Saturday 25 February 2012

The importance of deletions

Standoff properties describe what happens to runs of text, but what about runs of text you don't want, or need to put into attributes when it is formatted as HTML? This problem was revealed when I tried to use formatter to generate a dropdown menu from a list of versions spat out by nmerge. What nmerge gave me was the description of the work on one line, then the name of the version-group, followed by short names and long names for each version:

King Lear
Base F1 Version F1
 F2 Version F2
 F3 Version F3
 F4 Version F4
 Q1 Version Q1
 Q2 Version Q2

But I needed to turn this into HTML that looked like this:

<select name="versions" class="list">
<option title="Version F1" class="version">F1</option> 
<option title="Version F2" class="version">F2</option> 
<option title="Version F3" class="version">F3</option> 
<option title="Version F4" class="version">F4</option> 
<option title="Version Q1" class="version">Q1</option> 
<option title="Version Q2" class="version">Q2</option> 
</select>

It's obvious that strings like "Version F1" need to be moved from the text into attributes, and strings like "Base" and "King Lear" need to be deleted outright. No doubt XSLT wizards are laughing at me, pointing out that if only I had embraced XML I would be able to transform XML into exactly this format easily.
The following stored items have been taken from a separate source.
<file path="config.mk">
export PLATFORM = sky130hd
export DESIGN_NAME = i2c_register_map_slave_core
export DESIGN_NICKNAME = d
export VERILOG_FILES = /design/src/sv/rmap_pkg.sv /design/src/sv/rmap_engine.sv /design/src/sv/i2c_register_map_slave_core.sv
export SDC_FILE = /design/constraint.sdc
export NUM_CORES = 1
export LEC_CHECK = 0
export BUFFER_PORTS_ARGS = -buffer_cell sky130_fd_sc_hd__buf_4
export CAP_MARGIN = 20
export CORE_MARGIN = 3
export CORE_UTILIZATION = 30
export CTS_BUF_LIST = sky130_fd_sc_hd__clkbuf_8 sky130_fd_sc_hd__clkbuf_16
export CTS_CLUSTER_SIZE = 25
export DETAILED_ROUTE_END_ITERATION = 6
export GPL_TIMING_DRIVEN = 0
export PLACE_DENSITY = 0.49
export SYNTH_ARGS = -nofsm -noshare
export SYNTH_HDL_FRONTEND = slang
export SYNTH_HIERARCHICAL = 1
export SYNTH_SLANG_ARGS = --single-unit
</file>
<file path="constraint.sdc">
create_clock -name i_clk -period 13.2 [get_ports i_clk]
set_clock_uncertainty 0.05 [all_clocks]
set_input_delay 1.32 -clock i_clk [delete_from_list [all_inputs] [get_ports i_clk]]
set_output_delay 1.32 -clock i_clk [all_outputs]
set_load 0.01 [all_outputs]
</file>
<file path="src/sv/rmap_pkg.sv">
// ============================================================================
// rmap_pkg
// Types, status codes and the build-time register descriptor table of the
// I2C register map slave.
// ============================================================================
package rmap_pkg;

    // result status codes
    localparam logic [1:0] STATUS_ACCESS  = 2'd0;
    localparam logic [1:0] STATUS_POINTER = 2'd1;
    localparam logic [1:0] STATUS_ERROR   = 2'd2;
    localparam logic [1:0] STATUS_IGNORED = 2'd3;

    // configuration register indexes
    localparam logic [1:0] CFG_IDX_IGNORE_MASK   = 2'd0;
    localparam logic [1:0] CFG_IDX_MSB_FIRST     = 2'd1;
    localparam logic [1:0] CFG_IDX_DEFAULT_WIDTH = 2'd2;

    localparam int CFG_INDEX_W = 2;
    localparam int CFG_DATA_W  = 8;

    // descriptor table
    localparam int MAP_ENTRIES = 6;
    localparam int SLOT_W      = $clog2(MAP_ENTRIES);

    localparam logic [7:0] TBL_ADDR [MAP_ENTRIES] =
        '{8'h00, 8'h01, 8'h02, 8'h10, 8'h20, 8'h30};
    localparam logic [2:0] TBL_WIDTH [MAP_ENTRIES] =
        '{3'd1, 3'd1, 3'd1, 3'd2, 3'd4, 3'd0};
    localparam logic TBL_RO [MAP_ENTRIES] =
        '{1'b1, 1'b0, 1'b1, 1'b1, 1'b0, 1'b0};
    localparam logic [31:0] TBL_RESET [MAP_ENTRIES] =
        '{32'h0000_005A, 32'h0000_0000, 32'h0000_0001,
          32'h0000_1234, 32'h0000_0000, 32'h0000_0000};
    localparam logic [31:0] TBL_WMASK [MAP_ENTRIES] =
        '{32'h0000_0000, 32'h0000_0000, 32'h0000_0000,
          32'h0000_0000, 32'h00FF_FFFF, 32'h0000_0000};
    localparam logic [31:0] TBL_COR [MAP_ENTRIES] =
        '{32'h0000_0000, 32'h0000_0000, 32'h0000_0001,
          32'h0000_0000, 32'h0000_0000, 32'h0000_0000};
    localparam logic [31:0] TBL_SC [MAP_ENTRIES] =
        '{32'h0000_0000, 32'h0000_0080, 32'h0000_0000,
          32'h0000_0000, 32'h0000_0000, 32'h0000_0000};

    typedef struct packed {
        logic       mode;
        logic [7:0] write_byte;
        logic       transfer_start;
        logic       message_start;
        logic       restart;
        logic       stop;
    } t_in;

    typedef struct packed {
        logic [7:0] read_byte;
        logic [1:0] status;
    } t_out;

    typedef struct packed {
        logic [7:0] address_ignore_mask;
        logic       msb_first;
        logic [2:0] default_width_bytes;
    } t_cfg;

    typedef struct packed {
        logic              hit;
        logic [SLOT_W-1:0] slot;
    } t_hit;

    // descriptor lookup by register address
    function automatic t_hit slot_of(input logic [7:0] addr);
        t_hit r;
        r.hit  = 1'b0;
        r.slot = '0;
        for (int i = 0; i < MAP_ENTRIES; i++) begin
            if (TBL_ADDR[i] == addr) begin
                r.hit  = 1'b1;
                r.slot = SLOT_W'(i);
            end
        end
        return r;
    endfunction

endpackage

</file>
<file path="src/sv/rmap_engine.sv">
// ============================================================================
// rmap_engine
// Register file state and the per-byte access logic: pointer set, byte
// read/write with auto-increment, error and ignore handling.
// ============================================================================
module rmap_engine #(
    parameter int ADDRESS_COUNT   = 256,
    parameter int MAX_WIDTH_BYTES = 4
) (
    input  logic          i_clk,
    input  logic          i_rst_n,
    input  logic          i_fire,
    input  rmap_pkg::t_in  i_item,
    input  rmap_pkg::t_cfg i_cfg,
    output rmap_pkg::t_out o_result
);

    localparam logic [8:0] ADDR_LIMIT = 9'(ADDRESS_COUNT);
    localparam logic [2:0] MAXW       = 3'(MAX_WIDTH_BYTES);

    logic [8:0]  r_ptr,       n_ptr;
    logic [1:0]  r_bpos,      n_bpos;
    logic [31:0] r_pend,      n_pend;
    logic [7:0]  r_pend_addr, n_pend_addr;
    logic        r_pend_vld,  n_pend_vld;
    logic        r_wcont,     n_wcont;
    logic        r_failed,    n_failed;
    logic [31:0] r_val [rmap_pkg::MAP_ENTRIES];

    logic        n_val_we;
    logic [31:0] n_val;

    rmap_pkg::t_hit           lk;
    logic [rmap_pkg::SLOT_W-1:0] slot;
    logic        ms, failed_eff, wcont_prev, pend_vld_eff, is_ptr, addr_ok;
    logic [2:0]  w_raw, w_sel, w_eff;
    logic        off_bad, last;
    logic [1:0]  sh_idx;
    logic [4:0]  sh;
    logic [31:0] old, pend_base, bmask, wmask, wbits;

    assign lk   = rmap_pkg::slot_of(r_ptr[7:0]);
    assign slot = lk.slot;

    always_comb begin
        ms           = i_item.transfer_start | i_item.message_start;
        failed_eff   = r_failed & ~i_item.transfer_start;
        wcont_prev   = r_wcont & ~i_item.transfer_start;
        pend_vld_eff = r_pend_vld & ~i_item.transfer_start;
        is_ptr       = ms & ~i_item.mode & (~wcont_prev | i_item.restart);
        addr_ok      = ~r_ptr[8] & (r_ptr < ADDR_LIMIT) & lk.hit;

        // effective register width, 1..MAX_WIDTH_BYTES
        w_raw = rmap_pkg::TBL_WIDTH[slot];
        w_sel = (w_raw == 3'd0) ? i_cfg.default_width_bytes : w_raw;
        if (w_sel == 3'd0) begin
            w_sel = 3'd1;
        end
        w_eff = (w_sel > MAXW) ? MAXW : w_sel;

        off_bad = ({1'b0, r_bpos} >= w_eff);
        last    = (({1'b0, r_bpos} + 3'd1) == w_eff);
        sh_idx  = i_cfg.msb_first ? 2'(w_eff - {1'b0, r_bpos} - 3'd1) : r_bpos;
        sh      = {sh_idx, 3'b000};

        old       = r_val[slot];
        pend_base = ((r_bpos == 2'd0) || !pend_vld_eff || (r_pend_addr != r_ptr[7:0]))
                    ? old : r_pend;
        bmask     = 32'h0000_00FF << sh;
        if (rmap_pkg::TBL_RO[slot]) begin
            wmask = '0;
        end else if (rmap_pkg::TBL_WMASK[slot] != '0) begin
            wmask = bmask & rmap_pkg::TBL_WMASK[slot];
        end else begin
            wmask = bmask;
        end
        wbits = (32'(i_item.write_byte) << sh) & wmask;

        // defaults: state holds, transfer start clears its flags
        n_ptr       = r_ptr;
        n_bpos      = r_bpos;
        n_pend      = r_pend;
        n_pend_addr = r_pend_addr;
        n_pend_vld  = pend_vld_eff;
        n_wcont     = wcont_prev;
        n_failed    = failed_eff;
        n_val_we    = 1'b0;
        n_val       = old;
        o_result.read_byte = 8'h00;
        o_result.status    = rmap_pkg::STATUS_ACCESS;

        if (failed_eff) begin
            o_result.status = rmap_pkg::STATUS_IGNORED;
        end else begin
            n_wcont = ~i_item.mode & ~i_item.stop;
            if (is_ptr) begin
                n_ptr           = {1'b0, i_item.write_byte & ~i_cfg.address_ignore_mask};
                n_bpos          = 2'd0;
                o_result.status = rmap_pkg::STATUS_POINTER;
            end else if (!addr_ok || off_bad) begin
                n_failed        = 1'b1;
                o_result.status = rmap_pkg::STATUS_ERROR;
            end else begin
                n_pend_addr = r_ptr[7:0];
                n_pend_vld  = 1'b1;
                if (i_item.mode) begin
                    n_pend             = pend_base;
                    o_result.read_byte = 8'(old >> sh);
                    n_val              = old & ~rmap_pkg::TBL_COR[slot];
                end else begin
                    n_pend = (pend_base & ~wmask) | wbits;
                    n_val  = n_pend & ~rmap_pkg::TBL_SC[slot];
                end
                n_val_we = last;
                if (last) begin
                    n_bpos = 2'd0;
                    n_ptr  = r_ptr + 9'd1;
                end else begin
                    n_bpos = r_bpos + 2'd1;
                end
            end
        end
    end

    always_ff @(posedge i_clk) begin
        if (!i_rst_n) begin
            r_ptr      <= '0;
            r_bpos     <= '0;
            r_pend     <= '0;
            r_pend_vld <= 1'b0;
            r_wcont    <= 1'b0;
            r_failed   <= 1'b0;
            for (int i = 0; i < rmap_pkg::MAP_ENTRIES; i++) begin
                r_val[i] <= rmap_pkg::TBL_RESET[i];
            end
        end else if (i_fire) begin
            r_ptr      <= n_ptr;
            r_bpos     <= n_bpos;
            r_pend     <= n_pend;
            r_pend_vld <= n_pend_vld;
            r_wcont    <= n_wcont;
            r_failed   <= n_failed;
            if (n_val_we) begin
                r_val[slot] <= n_val;
            end
        end
    end

    // qualified by r_pend_vld, no reset needed
    always_ff @(posedge i_clk) begin
        if (i_fire) begin
            r_pend_addr <= n_pend_addr;
        end
    end

endmodule

</file>
<file path="src/sv/i2c_register_map_slave_core.sv">
// ============================================================================
// i2c_register_map_slave_core
// Register file behind an I2C target, one bus byte event per transaction.
// Data path: the input register takes the byte at the accepting edge, the
//   result register takes its result when the byte moves on.
// Throughput: one transaction per cycle; a held result stalls the input only
//   once the input register is full as well.
// Reset (synchronous, active low): pointer, flags and pipeline valids clear,
//   registers take their descriptor reset values, configuration its defaults.
// ============================================================================
module i2c_register_map_slave_core #(
    parameter int ADDRESS_COUNT   = 256,
    parameter int MAX_WIDTH_BYTES = 4
) (
    input  logic                              i_clk,
    input  logic                              i_rst_n,
    // input channel
    input  logic                              i_in_valid,
    output logic                              o_in_stall,
    input  rmap_pkg::t_in                     i_in,
    // result channel
    output logic                              o_out_valid,
    input  logic                              i_out_stall,
    output rmap_pkg::t_out                    o_out,
    // configuration write port
    input  logic                              i_cfg_we,
    input  logic [rmap_pkg::CFG_INDEX_W-1:0]  i_cfg_index,
    input  logic [rmap_pkg::CFG_DATA_W-1:0]   i_cfg_wdata
);

    logic           r_in_valid;
    rmap_pkg::t_in  r_in;
    logic           r_out_valid;
    rmap_pkg::t_out r_out;
    rmap_pkg::t_cfg r_cfg;
    rmap_pkg::t_out result;

    logic in_accept;
    logic move;      // input register advances into the result register

    // The result register parts the two sides: the held item moves whenever
    // the result slot is empty or being drained this cycle.
    assign move       = r_in_valid & (~r_out_valid | ~i_out_stall);
    assign o_in_stall = r_in_valid & ~move;
    assign in_accept  = i_in_valid & ~o_in_stall;

    always_ff @(posedge i_clk) begin
        if (!i_rst_n) begin
            r_in_valid <= 1'b0;
        end else if (in_accept) begin
            r_in_valid <= 1'b1;
        end else if (move) begin
            r_in_valid <= 1'b0;
        end
    end

    always_ff @(posedge i_clk) begin
        if (in_accept) begin
            r_in <= i_in;
        end
    end

    // State update and result are produced in the same cycle the byte moves.
    rmap_engine #(
        .ADDRESS_COUNT   (ADDRESS_COUNT),
        .MAX_WIDTH_BYTES (MAX_WIDTH_BYTES)
    ) u_engine (
        .i_clk    (i_clk),
        .i_rst_n  (i_rst_n),
        .i_fire   (move),
        .i_item   (r_in),
        .i_cfg    (r_cfg),
        .o_result (result)
    );

    always_ff @(posedge i_clk) begin
        if (!i_rst_n) begin
            r_out_valid <= 1'b0;
        end else if (move) begin
            r_out_valid <= 1'b1;
        end else if (!i_out_stall) begin
            r_out_valid <= 1'b0;
        end
    end

    always_ff @(posedge i_clk) begin
        if (move) begin
            r_out <= result;
        end
    end

    // Configuration registers; writes to an unlisted index are dropped.
    always_ff @(posedge i_clk) begin
        if (!i_rst_n) begin
            r_cfg.address_ignore_mask <= 8'h00;
            r_cfg.msb_first           <= 1'b0;
            r_cfg.default_width_bytes <= 3'd1;
        end else if (i_cfg_we) begin
            case (i_cfg_index)
                rmap_pkg::CFG_IDX_IGNORE_MASK: begin
                    r_cfg.address_ignore_mask <= i_cfg_wdata;
                end
                rmap_pkg::CFG_IDX_MSB_FIRST: begin
                    r_cfg.msb_first <= i_cfg_wdata[0];
                end
                rmap_pkg::CFG_IDX_DEFAULT_WIDTH: begin
                    r_cfg.default_width_bytes <= i_cfg_wdata[2:0];
                end
                default: begin
                end
            endcase
        end
    end

    assign o_out_valid = r_out_valid;
    assign o_out       = r_out;

endmodule

</file>
Word level (Yosys, flattened, before mapping) --
Memory sizes are Yosys's and may differ from the RTL's. Index checks and enable logic that the tools add are counted.
Word-level totals: register bits after elaboration 91, bits in writable memories 192, bits in read-only memories 800, output and inout port bits 12, word-level logic and storage cells 168, memories 6
Cells by class: add/sub/neg operators 5, order comparisons 4, equal/unequal tests 11, shift-type cells 3, mux-type cells 58, bitwise logic cells 38, reductions and logical operators 22
Memory list:
- (no name shown) | depth 8, bits a word 32, rd ports 1, clocked after memory_dff 0, write ports 0, line rmap_engine.sv:72 | end else if (rmap_pkg::TBL_WMASK[slot] != '0) begin
- (no name shown) | depth 8, bits a word 32, rd ports 1, clocked after memory_dff 0, write ports 0, line rmap_engine.sv:109 | n_val = old & ~rmap_pkg::TBL_COR[slot];
- (no name shown) | depth 8, bits a word 32, rd ports 1, clocked after memory_dff 0, write ports 0, line rmap_engine.sv:112 | n_val = n_pend & ~rmap_pkg::TBL_SC[slot];
- u_engine.r_val | depth 6, bits a word 32, rd ports 1, clocked after memory_dff 0, write ports 6, line rmap_engine.sv:28 | logic [31:0] r_val [rmap_pkg::MAP_ENTRIES];
- (no name shown) | depth 8, bits a word 3, rd ports 1, clocked after memory_dff 0, write ports 0, line rmap_engine.sv:54 | w_raw = rmap_pkg::TBL_WIDTH[slot];
- (no name shown) | depth 8, bits a word 1, rd ports 1, clocked after memory_dff 0, write ports 0, line rmap_engine.sv:70 | if (rmap_pkg::TBL_RO[slot]) begin
Operator list (number):
- $mux W32 | 15
- $and A32 B32 Y32 | 5
- $not A32 Y32 | 3
- $or A32 B32 Y32 | 1
- $reduce_bool A32 Y1 | 1
- $reduce_or A32 Y1 | 1
- $shl A8 B5 Y32 | 1
- $shl A8 B5 Y32 const A | 1
- $shr A32 B5 Y8 | 1
- $mux W9 | 3
- $mux W4 | 6
- $mux W1 | 22
- $mux W3 | 6
- $eq A6 B8 Y1 const A | 2
- $mux W2 | 6
- $not A1 Y1 | 12
- $and A1 B1 Y1 | 11
- $add A9 B1 Y9 const B | 1
- $lt A9 B9 Y1 const B | 1
- $and A8 B8 Y8 | 1
- $eq A1 B8 Y1 const A | 1
- $eq A2 B8 Y1 const A | 1
- $eq A5 B8 Y1 const A | 1
- $logic_not A8 Y1 | 1
- other kinds (25) | 37

Depth between registers and ports, before layout --
Gate-level depths: netlist (run 1).
depth in word-level cells 33, gate-level depth with buffers 18

By module --
Netlist (run 1), hierarchy kept.
Modules (own cells, without submodules):
- rmap_engine | times used 1, cells each 1233, area each 12567.1 um^2
- i2c_register_map_slave_core | times used 1, cells each 82, area each 1257.5 um^2

Worst setup path after synthesis (run 1) --
No wires, ideal clock.
path kind input to register, start input port i_out_stall, end memory u_engine.r_val[3][0], enable pin, library setup time 389 ps, data arrival time 4532 ps, slack 8228 ps, stages on the path 10, buffers on the path 3, cell sequence a21boi_0 nand2_1 or3_1 buf_2 clkinv_4 nand3_4 or3_1 buf_2 buf_6 nand2_1
RTL lines:
- start: declaration | line i2c_register_map_slave_core.sv:23 | input logic i_out_stall,
- end: declaration | line rmap_engine.sv:28

==> flow_metrics.env, run 1 <==
export IMPL_status="complete, no violations"
export IMPL_synthTopCellsByArea="edfxtp_1 (48%), dfxtp_1 (8.7%), nor2_1 (5.9%)"
export IMPL_async_reset_ff_frac=0
export IMPL_period_share=0.4757
export IMPL_place_gp_congestion=0.9524
export IMPL_ff_latch_area_um2=7898
export IMPL_tns_ps=0
export IMPL_cp_common_cell="buf_2"
export IMPL_post_synth_cell_area_avg_um2=10.51
export IMPL_ios=40
export IMPL_hpwl_um=36540
export IMPL_viasPerCell=5.662
export IMPL_netlist_area_um2=13820
export IMPL_first_pass_iters=5
export IMPL_switching_share=0.3275
export IMPL_power_frac_comb=0.224
export IMPL_synth_top_area_frac=0.4844
export IMPL_drt_iter0_drc=1312
export IMPL_cts_htree_levels=2
export IMPL_cts_sinks=283
export IMPL_critPathKind="flip-flop to flip-flop"
export IMPL_fin_hold_ws_ps=376.8
export IMPL_min_period_ps=6279
export IMPL_start_kind="flip-flop"
export IMPL_ctsRootBufferMaster="clkbuf_16"
export IMPL_worstSkewPairLatency_ps=550
export IMPL_cap_violations=0
export IMPL_syn_to_final_growth_pct=16.23
export IMPL_max_slew_margin=0.3283
export IMPL_yosysMostFrequentCell="edfxtp_1"
export IMPL_synth_edf_count=223
export IMPL_row_count=78
export IMPL_setup_violations=0
export IMPL_clk_pin_slew_ps=60
export IMPL_dieArea_um2=48690
export IMPL_vdd_drop_max_mv=0.08903
export IMPL_finalHoldViolations=0
export IMPL_grt_pass1_wl_um=76000
export IMPL_crit_path_max_fanout=19
export IMPL_ys_ff_latch=283
export IMPL_wl_per_cell_um=25.79
export IMPL_worstMarginPinSlew_ps=1004
export IMPL_grt_overflow=0
export IMPL_post_cts_setup_buffer_count=0
export IMPL_p_leak_uw=0.005819
export IMPL_vias=11470
export IMPL_start_util=0.3040
export IMPL_grt_util_all_layers=0.2139
export IMPL_yosysWarnings=6
export IMPL_yosysTopAreaCell="edfxtp_1"
export IMPL_hold_path_class="flip-flop to flip-flop"
export IMPL_ys_top_cells_by_count="edfxtp_1 (223), nor2_1 (216), nand2_1 (139), dfxtp_1 (60), a21oi_1 (58)"
export IMPL_arrival_ps=6500
export IMPL_clock_fmax_ghz=0.1593
export IMPL_synth_distinct_cells=75
export IMPL_regToRegSetupSlack_ps=6920
export IMPL_power_density_nw_per_um2=153.8
export IMPL_postCtsHoldBufs=0
export IMPL_setup_worst_path_end_class="flip-flop"
export IMPL_seq_area_frac_synth=0.5713
export IMPL_post_cts_resized=0
export IMPL_p_clk_frac=0.354
export IMPL_cp_required_ps=13420
export IMPL_critPathSlowestCell="buf_1"
export IMPL_die_y_um=220.7
export IMPL_cts_tree="built"
export IMPL_antenna_found_initial=0
export IMPL_synthCells=1315
export IMPL_drv_slew=0
export IMPL_cts_buffer_depth=3
export IMPL_detail_route_antenna_nets=0
export IMPL_grt_max_degree=30
export IMPL_io_buffer_count=39
export IMPL_drcViolationCount=0
export IMPL_switchingPower_uw=809.2
export IMPL_multi_input_area_um2=5433
export IMPL_synth_nets=1351
export IMPL_num_antenna_cells=0
export IMPL_grt_pass1_vias=11070
export IMPL_routed_wl_um=52230
export IMPL_seqPwrFrac=0.421
export IMPL_slowest_delay_ps=650
export IMPL_rsz0062_at_grt="false"
export IMPL_layout_drive_gt1_share=0.1298
export IMPL_die_width_um=220.7
export IMPL_fill_cells=4714
export IMPL_path_cells="buf_2 > nor4_2 > clkbuf_1 > buf_1 > nand3_1 > ha_1 > a21oi_1 > o31ai_2 > or3_1 > buf_2 > clkinv_4 > and3_1 > buf_2 > nand3_1 > clkbuf_1 > nand2_2 > buf_12"
export IMPL_core_um2=45480
export IMPL_final_net_count=1435
export IMPL_yosys_most_used_dff="edfxtp_1"
export IMPL_numCtsBuffers=34
export IMPL_intPower_uw=1662
## per-stage QoR
| step | utilization | power [µW] | setup WS, ps | instance area [µm²] | instances |
|---|---|---|---|---|---|
| global route | 0.3533 | 2555 | 6623 | 16070 | 2025 |
| CTS | 0.3531 | 2482 | 6973 | 16060 | 2024 |
| finish | 0.3533 | 2471 | 6921 | 16070 | 2025 |
| floorplan | - | 1368 | 8228 | 13820 | 1315 |
| detailed placement | 0.3306 | 1603 | 7047 | 15040 | 1962 |
| global placement | 0.3269 | 1594 | 6101 | 14870 | 1954 |
## final timing paths
check                                      start                            endpoint  cells after the start
setup / recovery  u_engine/r_ptr[6]$_SDFFE_PN0P_  u_engine/r_val[2][5]$_SDFFCE_PN0P_                     17
hold / removal    u_engine/r_ptr[6]$_SDFFE_PN0P_   u_engine/r_pend_addr[6]$_DFFE_PP_                      0
setup reg to reg  u_engine/r_ptr[6]$_SDFFE_PN0P_  u_engine/r_val[2][5]$_SDFFCE_PN0P_                     17
hold reg to reg   u_engine/r_ptr[6]$_SDFFE_PN0P_   u_engine/r_pend_addr[6]$_DFFE_PP_                      0
## power by group through the flow
| stage | clock network, µW | logic (µW) | registers [µW] |
|---|---|---|---|
| finish | 876 | 554 | 1040 |
| global route | 927 | 583 | 1050 |
| CTS | 896 | 545 | 1040 |
| detailed placement | 0 | 543 | 1060 |
| global placement | 0 | 534 | 1060 |
| floorplan | 0 | 317 | 1050 |
## critical path, delay by kind of cell, from the launching register on
kind | cells | cell delay (ps)
DFF | 1 | 300
adders and majority gates | 1 | 380
AOI/OAI and AO/OA | 2 | 730
buffers and inverters | 8 | 2730
and+or+nand+nor | 6 | 1750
But choosing a simpler model for representing textual properties doesn't mean any loss of functionality. In fact "less is more". All it needs is for these problems to be thought through and solved.

All you have to do is allow each standoff property to be "removed". I already had this feature but the length had to be zero. I used this for removing the TEI header from TEI documents and saving the content in an annotation of an empty range. But the length had to be zero, and the text the elements formerly enclosed was removed permanently from the base text. Since I wanted to reuse the same text for other applications I didn't want to remove any text permanently. So I just allowed the length of a "removed" property to be > 0. A deleted property now removes the text it affects from the output, and also any ranges that it encloses, as well as parts of any ranges it overlaps with. So in the JSON all you do is define some "empty" ranges that have the "removed" property set to true:

{ "name": "list", "annotations": [ { "name": "versions" } ], "len": 94, "reloff": 10 },{ "name": "empty", "removed": true, "len": 5, "reloff": 0 },{ "name": "top-group", "annotations": [ { "name": "Base" } ], "len": 88, "reloff": 5 },{ "name": "version", "annotations": [ { "description": "Version F1" } ], "len": 2, "reloff": 0 },{ "name": "empty", "removed": true, "len": 10, "reloff": 3 }...

What this machine-generated JSON says is that the string "Base" should be deleted. Long version names like "Version F1" should be moved to attributes called "description" for the short-names. The resulting HTML given above is exactly that output by formatter. So now we can also pick and choose which text gets selected and where it appears.